## Exercise
Only an exact copy of the records below will serve as the answer.
------ Information shown
File: src/rtl/envelope_pkg.sv
// Shared widths, ADSR state encoding and full-scale helper for envelope_shaper.
package envelope_pkg;

  localparam int BITSIZE  = 24;
  localparam int ENVSIZE  = 16;
  localparam int PRODSIZE = BITSIZE + ENVSIZE + 1;

  typedef enum logic [2:0] {
    ENV_IDLE    = 3'd0,
    ENV_ATTACK  = 3'd1,
    ENV_DECAY   = 3'd2,
    ENV_SUSTAIN = 3'd3,
    ENV_RELEASE = 3'd4
  } env_state_t;

  function automatic logic [ENVSIZE-1:0] env_max();
    return {ENVSIZE{1'b1}};
  endfunction

  localparam logic [ENVSIZE-1:0] ENV_MAX = env_max();

endpackage

File: src/rtl/envelope_shaper_if.sv
// Audio sample path between the sine generator, the envelope stage and i2s_tx.
interface envelope_shaper_if;
  import envelope_pkg::*;

  logic [BITSIZE-1:0] sample_in;
  logic [BITSIZE-1:0] sample_out;
  logic               out_valid;

  modport master (output sample_in, input sample_out, input out_valid);
  modport slave  (input sample_in, output sample_out, output out_valid);

endinterface

File: src/rtl/envelope_shaper_sync_edge.sv
// Two-flop synchronizer with a registered rising-edge pulse.
module sync_edge (
  input  logic clk,
  input  logic rst_n,
  input  logic async_in,
  output logic sync_out,
  output logic rise
);

  logic [1:0] sync_q;
  logic       prev_q;

  always_ff @(posedge clk or negedge rst_n) begin
    if (!rst_n) begin
      sync_q <= 2'b00;
      prev_q <= 1'b0;
      rise   <= 1'b0;
    end else begin
      sync_q <= {sync_q[0], async_in};
      prev_q <= sync_q[1];
      rise   <= sync_q[1] & ~prev_q;
    end
  end

  assign sync_out = sync_q[1];

endmodule

File: src/rtl/envelope_shaper.sv
// Per-frame ADSR envelope applied to the generator sample ahead of i2s_tx.
// Build option ENVELOPE_EXP_RELEASE_EN selects an exponential release curve.
module envelope_shaper
  import envelope_pkg::*;
(
  input  logic               clk,
  input  logic               rst_n,
  input  logic               lrclk,
  input  logic               gate,
  input  logic [ENVSIZE-1:0] attack_step,
  input  logic [ENVSIZE-1:0] decay_step,
  input  logic [ENVSIZE-1:0] release_step,
  input  logic [ENVSIZE-1:0] sustain_level,
  envelope_shaper_if.slave   audio,
  output logic [2:0]         env_state
);

  // state   | meaning
  // IDLE    | silent, waiting for gate
  // ATTACK  | ramping up by attack_step toward ENV_MAX
  // DECAY   | ramping down by decay_step toward sustain_level
  // SUSTAIN | holding sustain_level (follows live changes)
  // RELEASE | ramping down to zero after gate drops

  logic                      tick;
  logic                      lrclk_sync;
  logic [1:0]                gate_sync;
  logic                      gate_s;
  env_state_t                state;
  logic [ENVSIZE-1:0]        env;
  logic signed [BITSIZE-1:0] sample_hold;
  logic                      calc_en;
  logic [ENVSIZE:0]          attack_sum;
  logic signed [ENVSIZE:0]   decay_diff;
  logic [ENVSIZE:0]          rel_dec;
  logic signed [PRODSIZE-1:0] product;

  sync_edge u_lrclk_sync (
    .clk      (clk),
    .rst_n    (rst_n),
    .async_in (lrclk),
    .sync_out (lrclk_sync),
    .rise     (tick)
  );

  always_ff @(posedge clk or negedge rst_n) begin
    if (!rst_n) gate_sync <= 2'b00;
    else        gate_sync <= {gate_sync[0], gate};
  end

  assign gate_s = gate_sync[1];

  always_comb begin
    attack_sum = {1'b0, env} + {1'b0, attack_step};
    decay_diff = $signed({1'b0, env}) - $signed({1'b0, decay_step});
`ifdef ENVELOPE_EXP_RELEASE_EN
    rel_dec    = {1'b0, env >> release_step[3:0]} + {{ENVSIZE{1'b0}}, 1'b1};
`else
    rel_dec    = {1'b0, release_step};
`endif
    // Unsigned env zero-extended so full scale stays positive.
    product    = sample_hold * $signed({1'b0, env});
  end

  always_ff @(posedge clk or negedge rst_n) begin
    if (!rst_n) begin
      state            <= ENV_IDLE;
      env              <= '0;
      sample_hold      <= '0;
      calc_en          <= 1'b0;
      audio.sample_out <= '0;
      audio.out_valid  <= 1'b0;
      env_state        <= ENV_IDLE;
    end else begin
      calc_en         <= tick;
      audio.out_valid <= calc_en;
      if (calc_en)
        audio.sample_out <= product[ENVSIZE +: BITSIZE];

      if (tick) begin
        sample_hold <= $signed(audio.sample_in);
        case (state)
          ENV_IDLE: begin
            if (gate_s) begin
              state     <= ENV_ATTACK;
              env_state <= ENV_ATTACK;
            end
          end
          ENV_ATTACK: begin
            if (!gate_s) begin
              state     <= ENV_RELEASE;
              env_state <= ENV_RELEASE;
            end else if (attack_sum >= {1'b0, ENV_MAX}) begin
              env       <= ENV_MAX;
              state     <= ENV_DECAY;
              env_state <= ENV_DECAY;
            end else begin
              env <= attack_sum[ENVSIZE-1:0];
            end
          end
          ENV_DECAY: begin
            if (!gate_s) begin
              state     <= ENV_RELEASE;
              env_state <= ENV_RELEASE;
            end else if (decay_diff <= $signed({1'b0, sustain_level})) begin
              env       <= sustain_level;
              state     <= ENV_SUSTAIN;
              env_state <= ENV_SUSTAIN;
            end else begin
              env <= decay_diff[ENVSIZE-1:0];
            end
          end
          ENV_SUSTAIN: begin
            if (!gate_s) begin
              state     <= ENV_RELEASE;
              env_state <= ENV_RELEASE;
            end else begin
              env <= sustain_level;
            end
          end
          ENV_RELEASE: begin
            // Retrigger resumes attack from the current level.
            if (gate_s) begin
              state     <= ENV_ATTACK;
              env_state <= ENV_ATTACK;
            end else if ({1'b0, env} <= rel_dec) begin
              env       <= '0;
              state     <= ENV_IDLE;
              env_state <= ENV_IDLE;
            end else begin
              env <= env - rel_dec[ENVSIZE-1:0];
            end
          end
          default: begin
            state     <= ENV_IDLE;
            env_state <= ENV_IDLE;
            env       <= '0;
          end
        endcase
      end
    end
  end

  logic unused_lrclk;
  assign unused_lrclk = lrclk_sync;

endmodule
------------
## Finished task
File: src/rtl/envelope_pkg.sv
// Shared widths, ADSR state encoding and full-scale helper for envelope_shaper.
package envelope_pkg;

  localparam int BITSIZE  = 24;
  localparam int ENVSIZE  = 16;
  localparam int PRODSIZE = BITSIZE + ENVSIZE + 1;

  typedef enum logic [2:0] {
    ENV_IDLE    = 3'd0,
    ENV_ATTACK  = 3'd1,
    ENV_DECAY   = 3'd2,
    ENV_SUSTAIN = 3'd3,
    ENV_RELEASE = 3'd4
  } env_state_t;

  function automatic logic [ENVSIZE-1:0] env_max();
    return {ENVSIZE{1'b1}};
  endfunction

  localparam logic [ENVSIZE-1:0] ENV_MAX = env_max();

endpackage

File: src/rtl/envelope_shaper_if.sv
// Audio sample path between the sine generator, the envelope stage and i2s_tx.
interface envelope_shaper_if;
  import envelope_pkg::*;

  logic [BITSIZE-1:0] sample_in;
  logic [BITSIZE-1:0] sample_out;
  logic               out_valid;

  modport master (output sample_in, input sample_out, input out_valid);
  modport slave  (input sample_in, output sample_out, output out_valid);

endinterface

File: src/rtl/envelope_shaper_sync_edge.sv
// Two-flop synchronizer with a registered rising-edge pulse.
module sync_edge (
  input  logic clk,
  input  logic rst_n,
  input  logic async_in,
  output logic sync_out,
  output logic rise
);

  logic [1:0] sync_q;
  logic       prev_q;

  always_ff @(posedge clk or negedge rst_n) begin
    if (!rst_n) begin
      sync_q <= 2'b00;
      prev_q <= 1'b0;
      rise   <= 1'b0;
    end else begin
      sync_q <= {sync_q[0], async_in};
      prev_q <= sync_q[1];
      rise   <= sync_q[1] & ~prev_q;
    end
  end

  assign sync_out = sync_q[1];

endmodule

File: src/rtl/envelope_shaper.sv
// Per-frame ADSR envelope applied to the generator sample ahead of i2s_tx.
// Build option ENVELOPE_EXP_RELEASE_EN selects an exponential release curve.
module envelope_shaper
  import envelope_pkg::*;
(
  input  logic               clk,
  input  logic               rst_n,
  input  logic               lrclk,
  input  logic               gate,
  input  logic [ENVSIZE-1:0] attack_step,
  input  logic [ENVSIZE-1:0] decay_step,
  input  logic [ENVSIZE-1:0] release_step,
  input  logic [ENVSIZE-1:0] sustain_level,
  envelope_shaper_if.slave   audio,
  output logic [2:0]         env_state
);

  // state   | meaning
  // IDLE    | silent, waiting for gate
  // ATTACK  | ramping up by attack_step toward ENV_MAX
  // DECAY   | ramping down by decay_step toward sustain_level
  // SUSTAIN | holding sustain_level (follows live changes)
  // RELEASE | ramping down to zero after gate drops

  logic                      tick;
  logic                      lrclk_sync;
  logic [1:0]                gate_sync;
  logic                      gate_s;
  env_state_t                state;
  logic [ENVSIZE-1:0]        env;
  logic signed [BITSIZE-1:0] sample_hold;
  logic                      calc_en;
  logic [ENVSIZE:0]          attack_sum;
  logic signed [ENVSIZE:0]   decay_diff;
  logic [ENVSIZE:0]          rel_dec;
  logic signed [PRODSIZE-1:0] product;

  sync_edge u_lrclk_sync (
    .clk      (clk),
    .rst_n    (rst_n),
    .async_in (lrclk),
    .sync_out (lrclk_sync),
    .rise     (tick)
  );

  always_ff @(posedge clk or negedge rst_n) begin
    if (!rst_n) gate_sync <= 2'b00;
    else        gate_sync <= {gate_sync[0], gate};
  end

  assign gate_s = gate_sync[1];

  always_comb begin
    attack_sum = {1'b0, env} + {1'b0, attack_step};
    decay_diff = $signed({1'b0, env}) - $signed({1'b0, decay_step});
`ifdef ENVELOPE_EXP_RELEASE_EN
    rel_dec    = {1'b0, env >> release_step[3:0]} + {{ENVSIZE{1'b0}}, 1'b1};
`else
    rel_dec    = {1'b0, release_step};
`endif
    // Unsigned env zero-extended so full scale stays positive.
    product    = sample_hold * $signed({1'b0, env});
  end

  always_ff @(posedge clk or negedge rst_n) begin
    if (!rst_n) begin
      state            <= ENV_IDLE;
      env              <= '0;
      sample_hold      <= '0;
      calc_en          <= 1'b0;
      audio.sample_out <= '0;
      audio.out_valid  <= 1'b0;
      env_state        <= ENV_IDLE;
    end else begin
      calc_en         <= tick;
      audio.out_valid <= calc_en;
      if (calc_en)
        audio.sample_out <= product[ENVSIZE +: BITSIZE];

      if (tick) begin
        sample_hold <= $signed(audio.sample_in);
        case (state)
          ENV_IDLE: begin
            if (gate_s) begin
              state     <= ENV_ATTACK;
              env_state <= ENV_ATTACK;
            end
          end
          ENV_ATTACK: begin
            if (!gate_s) begin
              state     <= ENV_RELEASE;
              env_state <= ENV_RELEASE;
            end else if (attack_sum >= {1'b0, ENV_MAX}) begin
              env       <= ENV_MAX;
              state     <= ENV_DECAY;
              env_state <= ENV_DECAY;
            end else begin
              env <= attack_sum[ENVSIZE-1:0];
            end
          end
          ENV_DECAY: begin
            if (!gate_s) begin
              state     <= ENV_RELEASE;
              env_state <= ENV_RELEASE;
            end else if (decay_diff <= $signed({1'b0, sustain_level})) begin
              env       <= sustain_level;
              state     <= ENV_SUSTAIN;
              env_state <= ENV_SUSTAIN;
            end else begin
              env <= decay_diff[ENVSIZE-1:0];
            end
          end
          ENV_SUSTAIN: begin
            if (!gate_s) begin
              state     <= ENV_RELEASE;
              env_state <= ENV_RELEASE;
            end else begin
              env <= sustain_level;
            end
          end
          ENV_RELEASE: begin
            // Retrigger resumes attack from the current level.
            if (gate_s) begin
              state     <= ENV_ATTACK;
              env_state <= ENV_ATTACK;
            end else if ({1'b0, env} <= rel_dec) begin
              env       <= '0;
              state     <= ENV_IDLE;
              env_state <= ENV_IDLE;
            end else begin
              env <= env - rel_dec[ENVSIZE-1:0];
            end
          end
          default: begin
            state     <= ENV_IDLE;
            env_state <= ENV_IDLE;
            env       <= '0;
          end
        endcase
      end
    end
  end

  logic unused_lrclk;
  assign unused_lrclk = lrclk_sync;

endmodule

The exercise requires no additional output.